WHAT IS REQUIRED:
Transcribe all of the listing below in full.

MATERIAL FOR THIS EXERCISE:
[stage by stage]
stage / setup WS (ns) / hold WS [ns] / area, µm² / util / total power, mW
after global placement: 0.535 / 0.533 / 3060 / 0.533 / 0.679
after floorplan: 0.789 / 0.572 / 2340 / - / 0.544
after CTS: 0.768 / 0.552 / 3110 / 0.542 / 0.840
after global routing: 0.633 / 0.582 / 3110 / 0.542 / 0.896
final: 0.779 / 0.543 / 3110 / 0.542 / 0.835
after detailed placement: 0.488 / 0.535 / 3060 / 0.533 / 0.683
===== src/rtl/core/stb_pkg.sv =====
package stb_pkg;

  // Bank geometry
  localparam int NumTimers  = 16;
  localparam int CountW     = 32;
  localparam int MaxResults = 16;

  localparam int IdxW     = (NumTimers > 1) ? $clog2(NumTimers) : 1;
  localparam int CntW     = $clog2(NumTimers + 1);
  localparam int FireIdxW = $clog2(MaxResults);
  localparam int FireCntW = $clog2(MaxResults + 1);

  // Operation codes
  typedef enum logic [1:0] {
    OP_START = 2'd0,
    OP_STOP  = 2'd1,
    OP_TICK  = 2'd2
  } opcode_e;

  // Result status codes
  typedef enum logic [1:0] {
    ST_OK        = 2'd0,
    ST_START_ERR = 2'd1,
    ST_STOP_ERR  = 2'd2
  } status_e;

  typedef struct packed {
    logic [1:0]  opcode;
    logic [3:0]  timer_id;
    logic [30:0] initial_ms;
    logic [30:0] interval_ms;
    logic        oneshot;
    logic [23:0] elapsed_ms;
  } stb_in_t;

  typedef struct packed {
    logic [1:0] status;
    logic       fired;
    logic [3:0] fired_id;
    logic [4:0] active_count;
    logic       last;
  } stb_out_t;

  // Controller to datapath
  typedef struct packed {
    logic apply_op;
    logic tick_start;
    logic walk_step;
    logic emit_load;
  } stb_cmd_t;

  // Datapath to controller
  typedef struct packed {
    logic walk_last;
    logic emit_last;
  } stb_stat_t;

endpackage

YOUR RESPONSE:
[stage by stage]
stage / setup WS (ns) / hold WS [ns] / area, µm² / util / total power, mW
after global placement: 0.535 / 0.533 / 3060 / 0.533 / 0.679
after floorplan: 0.789 / 0.572 / 2340 / - / 0.544
after CTS: 0.768 / 0.552 / 3110 / 0.542 / 0.840
after global routing: 0.633 / 0.582 / 3110 / 0.542 / 0.896
final: 0.779 / 0.543 / 3110 / 0.542 / 0.835
after detailed placement: 0.488 / 0.535 / 3060 / 0.533 / 0.683
===== src/rtl/core/stb_pkg.sv =====
package stb_pkg;

  // Bank geometry
  localparam int NumTimers  = 16;
  localparam int CountW     = 32;
  localparam int MaxResults = 16;

  localparam int IdxW     = (NumTimers > 1) ? $clog2(NumTimers) : 1;
  localparam int CntW     = $clog2(NumTimers + 1);
  localparam int FireIdxW = $clog2(MaxResults);
  localparam int FireCntW = $clog2(MaxResults + 1);

  // Operation codes
  typedef enum logic [1:0] {
    OP_START = 2'd0,
    OP_STOP  = 2'd1,
    OP_TICK  = 2'd2
  } opcode_e;

  // Result status codes
  typedef enum logic [1:0] {
    ST_OK        = 2'd0,
    ST_START_ERR = 2'd1,
    ST_STOP_ERR  = 2'd2
  } status_e;

  typedef struct packed {
    logic [1:0]  opcode;
    logic [3:0]  timer_id;
    logic [30:0] initial_ms;
    logic [30:0] interval_ms;
    logic        oneshot;
    logic [23:0] elapsed_ms;
  } stb_in_t;

  typedef struct packed {
    logic [1:0] status;
    logic       fired;
    logic [3:0] fired_id;
    logic [4:0] active_count;
    logic       last;
  } stb_out_t;

  // Controller to datapath
  typedef struct packed {
    logic apply_op;
    logic tick_start;
    logic walk_step;
    logic emit_load;
  } stb_cmd_t;

  // Datapath to controller
  typedef struct packed {
    logic walk_last;
    logic emit_last;
  } stb_stat_t;

endpackage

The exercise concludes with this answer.